= Riverway, Townsville =

Riverway is a riverfront parkland attraction located in the Condon Suburb of Townsville that opened in July 2006. It stretches along 11 km of the Ross River, with areas at Pioneer Park, Loam Island, Apex Park and Ross Park at the Ross River Dam. The areas of Riverway that have been completed are Pioneer Park and Loam Island. Riverway is connected directly to the Thuringowa Central business district via a pathway along the foreshore.

==Village Boulevard==

Village Boulevard is the name of the road into Pioneer Park and forms the city/park integration. From the car park it extends through the park as a pedestrian spine that follows the rivers edge and forms the heart of Pioneer Park.

==Tony Ireland Stadium==

The Tony Ireland Stadium is part of the second stage of Riverway and consists of an international standard AFL and cricket stadium with a capacity of 10,000+.

==Riverway Arts Centre==

Riverway Arts Centre is a geographical formation that is integrated into the surrounding parkland, without decreasing the available grassed area. It also lowers the interior temperature by reducing the roof surface temperature. The Pinnacles Art Gallery is also in this building. The Australian improvised music trio, The Necks recorded their third live album, Townsville (2007), at the Riverway Arts Centre.
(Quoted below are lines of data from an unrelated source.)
### config.mk
export PLATFORM = sky130hd
export DESIGN_NAME = sdm_top
export DESIGN_NICKNAME = d
export VERILOG_FILES = /design/src/core/sdm_pkg.sv /design/src/core/sdm_top.sv
export SDC_FILE = /design/constraint.sdc
export NUM_CORES = 1
export LEC_CHECK = 0
export BUFFER_PORTS_ARGS = -buffer_cell sky130_fd_sc_hd__buf_2
export CAP_MARGIN = 10
export CORE_ASPECT_RATIO = 0.6
export CORE_MARGIN = 2
export CORE_UTILIZATION = 35
export DETAILED_ROUTE_END_ITERATION = 7
export HOLD_SLACK_MARGIN = 0.02
export PLACE_DENSITY = 0.59
export SYNTH_ARGS = -nofsm -noshare
export SYNTH_HDL_FRONTEND = slang
export SYNTH_SLANG_ARGS = --single-unit
### constraint.sdc
create_clock -name clk -period 1.7 [get_ports clk]
set_input_delay 0.255 -clock clk [delete_from_list [all_inputs] [get_ports clk]]
set_output_delay 0.255 -clock clk [all_outputs]
set_load 0.005 [all_outputs]
### src/core/sdm_pkg.sv
// sdm_pkg: frame layout, mode codes, reset values and link timing for the serial dac control.
// assumes a single 25 mhz system clock that oversamples the three-wire link.
// How it works
// - after reset the dac code is zero and the output is driven at zero volts until a good frame lands.
// - the operating mode comes from a two-bit field of the received word.
// - mode 00 is normal operation with the amplifier driving the output from the code.
// - any other mode disconnects the amplifier; modes 01 and 10 also connect a termination instead.
// - mode 01 is one kilohm to ground, mode 10 is one hundred kilohms, mode 11 is open.
// - bits 15 and 14 are ignored, bits 13 and 12 are the mode, bits 11 to 0 the code, msb first.
// - the code is unsigned straight binary from 0 to 4095.
// - a frame starts when select falls, bits are taken on falling shift clock edges, the 16th loads.
// - select rising before the 16th falling edge clears the shift state and drops the frame.
package sdm_pkg;
   localparam int          FRAME_BITS  = 16;
   localparam int          CODE_BITS   = 12;
   localparam int          MODE_HI_POS = 13;
   localparam int          MODE_LO_POS = 12;
   localparam int          CODE_MSB    = 11;
   localparam logic [11:0] CODE_RESET  = 12'h000;
   localparam logic [11:0] CODE_MAX    = 12'hFFF;
   localparam int          SYNC_HIGH_NS = 33;
   localparam int          CLK_NS       = 40;
   localparam int          SYNC_HIGH_CYC =
      ((SYNC_HIGH_NS + CLK_NS - 1) / CLK_NS) < 1 ? 1 : ((SYNC_HIGH_NS + CLK_NS - 1) / CLK_NS);
   typedef enum logic [1:0] {
      MODE_NORMAL = 2'b00,
      MODE_PD_1K  = 2'b01,
      MODE_PD_100K = 2'b10,
      MODE_PD_HIZ = 2'b11
   } sdm_mode_t;
endpackage : sdm_pkg

### src/core/sdm_top.sv
// sdm_top: receives 16-bit frames on the three-wire link and drives dac code and mode controls.
// assumes select, shift clock and data come from another clock domain and are synchronised here.
`timescale 1ns/1ps
module sdm_top (
   // system
   input  wire logic        clk,
   input  wire logic        rst_n,
   // serial link pins
   input  wire logic        sync_n,
   input  wire logic        sclk,
   input  wire logic        din,
   // dac controls
   output logic [11:0]      dac_code,
   output logic [1:0]       power_mode,
   output logic             amp_enable,
   output logic             term_1k_en,
   output logic             term_100k_en,
   output logic             load_pulse
);
   typedef enum logic [1:0] {ST_IDLE, ST_SHIFT, ST_DONE} sdm_state_t;

   logic [2:0]  sync_pipe_reg;
   logic [2:0]  sclk_pipe_reg;
   logic [1:0]  din_pipe_reg;
   logic [15:0] shift_reg;
   logic [4:0]  count_reg;
   logic [4:0]  count_next;
   logic [15:0] shift_next;
   sdm_state_t  state_reg;
   sdm_state_t  state_next;
   logic        loaded_reg;   // a complete frame has landed since reset

   // synchronised levels and edges; stage 0 only feeds stage 1
   wire sync_s    = sync_pipe_reg[1];
   wire sync_fall = sync_pipe_reg[2] & ~sync_pipe_reg[1];
   wire sync_rise = ~sync_pipe_reg[2] & sync_pipe_reg[1];
   wire sclk_fall = sclk_pipe_reg[2] & ~sclk_pipe_reg[1];
   wire din_s     = din_pipe_reg[1];
   wire take_bit  = (state_reg == ST_SHIFT) & ~sync_s & sclk_fall;
   wire last_bit  = take_bit & (count_reg == 5'(sdm_pkg::FRAME_BITS - 1));
   wire [15:0] word_next = {shift_reg[14:0], din_s}; // msb first
   wire [1:0]  mode_next = {word_next[sdm_pkg::MODE_HI_POS], word_next[sdm_pkg::MODE_LO_POS]};

   // two flop synchronisers, plus an edge stage on select and shift clock but not on data
   always_ff @(posedge clk or negedge rst_n) begin
      if (!rst_n) begin
         sync_pipe_reg <= 3'h7;
         sclk_pipe_reg <= 3'h7;   // matches the idle-high shift clock, no false fall
         din_pipe_reg  <= 2'h0;
      end else begin
         sync_pipe_reg <= {sync_pipe_reg[1:0], sync_n};
         sclk_pipe_reg <= {sclk_pipe_reg[1:0], sclk};
         din_pipe_reg  <= {din_pipe_reg[0], din};
      end
   end

   // next frame state; select high always returns to idle
   always_comb begin
      state_next = state_reg;
      if (sync_s) begin
         state_next = ST_IDLE;          // early rise drops the frame
      end else begin
         unique case (state_reg)
            ST_IDLE: begin
               if (sync_fall) begin
                  state_next = ST_SHIFT;
               end
            end
            ST_SHIFT: begin
               if (last_bit) begin
                  state_next = ST_DONE;
               end
            end
            ST_DONE: begin
               state_next = ST_DONE;     // extra edges ignored
            end
         endcase
      end
   end

   // bit counter and shift register: cleared while select is high, stepped per taken bit
   assign count_next = sync_s   ? 5'h00 :
                       take_bit ? count_reg + 5'h01 :
                                  count_reg;
   assign shift_next = sync_s   ? 16'h0000 :
                       take_bit ? word_next :
                                  shift_reg;

   // frame state registers
   always_ff @(posedge clk or negedge rst_n) begin
      if (!rst_n) begin
         state_reg <= ST_IDLE;
         count_reg <= 5'h00;
         shift_reg <= 16'h0000;
      end else begin
         state_reg <= state_next;
         count_reg <= count_next;
         shift_reg <= shift_next;
      end
   end

   // decode of the incoming word for the output registers
   wire [sdm_pkg::CODE_BITS-1:0] code_next  = word_next[sdm_pkg::CODE_MSB:0];
   wire                          amp_next   = (mode_next == sdm_pkg::MODE_NORMAL);
   wire                          t1k_next   = (mode_next == sdm_pkg::MODE_PD_1K);
   wire                          t100k_next = (mode_next == sdm_pkg::MODE_PD_100K);

   // output registers load only on the 16th edge
   always_ff @(posedge clk or negedge rst_n) begin
      if (!rst_n) begin
         dac_code     <= sdm_pkg::CODE_RESET;
         power_mode   <= sdm_pkg::MODE_NORMAL;
         amp_enable   <= 1'b1;
         term_1k_en   <= 1'b0;
         term_100k_en <= 1'b0;
         load_pulse   <= 1'b0;
      end else begin
         load_pulse <= last_bit;
         if (last_bit) begin
            dac_code     <= code_next;   // straight binary
            power_mode   <= mode_next;
            amp_enable   <= amp_next;
            term_1k_en   <= t1k_next;
            term_100k_en <= t100k_next;
         end
      end
   end

   // remembers that a complete frame has landed since reset
   always_ff @(posedge clk or negedge rst_n) begin
      if (!rst_n) begin
         loaded_reg <= 1'b0;
      end else if (last_bit) begin
         loaded_reg <= 1'b1;
      end
   end
endmodule : sdm_top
==Riverway's Village precinct==

Riverway's Village precinct is a planned retail and dining strip with exclusive boutiques, gift shops, health and beauty salons and gourmet food outlets.
Construction of this precinct is to commence in 2008/9.

==History==
Before what is now the Riverway, this area was a Camping Reserve for the army's R72 and after the future of Camping Reserve (Renamed R326) was being debated and had been left unused, the then Thuringowa Shire Council made a decision that the area remain un-subdivided for community use, and with the demand for recreational space growing, along with the Upper Ross population, this area was the best location.

In 1970 poisoning and bulldozing of the Chinee Apple trees started, along with drainage works and mowing. The road that traveled along the river was closed to traffic and clubhouses and toilets were built on the site in 1971. It was a pre-war tradition to plant raintrees in the reserve and this was continued by the Thuringowa Council. These trees still stand today, shading the roadway into the Riverway.

During the early 1970s the Thuringowa Council and residents entered into discussion's about what to name the reserve, suggestions including: Upper Ross Sports Complex, The Kirwan Sports Reserve, Vickers Park, Ross River Memorial Park and Upper Ross Memorial Park, however the Thuringowa Council officially named the reserve the Pioneer Sporting Complex in October 1971.

Over the years, Pioneer Sporting Complex had many small upgrades and was and still is used by many sporting teams and clubs, and became better known as 'Pioneer Park'. However, as the population of Thuringowa was growing at a fast rate the need for more recreational activities in the area also increased.,

===Construction===
Riverway Stage One included the construction of two swimming lagoons, the Riverway Arts Centre, Pinnacles Gallery, the Riverwalk, public art, village spine and parklands. Stage Two involved the construction of the Riverway Stadium, now named the Tony Ireland Stadium. Stage Three is the area consisting of Apex Park and the Upper Ross Shopping Centre area.

==Itara at Riverway==
Itara at Riverway is a medium density residential development, consisting of 265 apartments which have helped to pay for the Riverway development.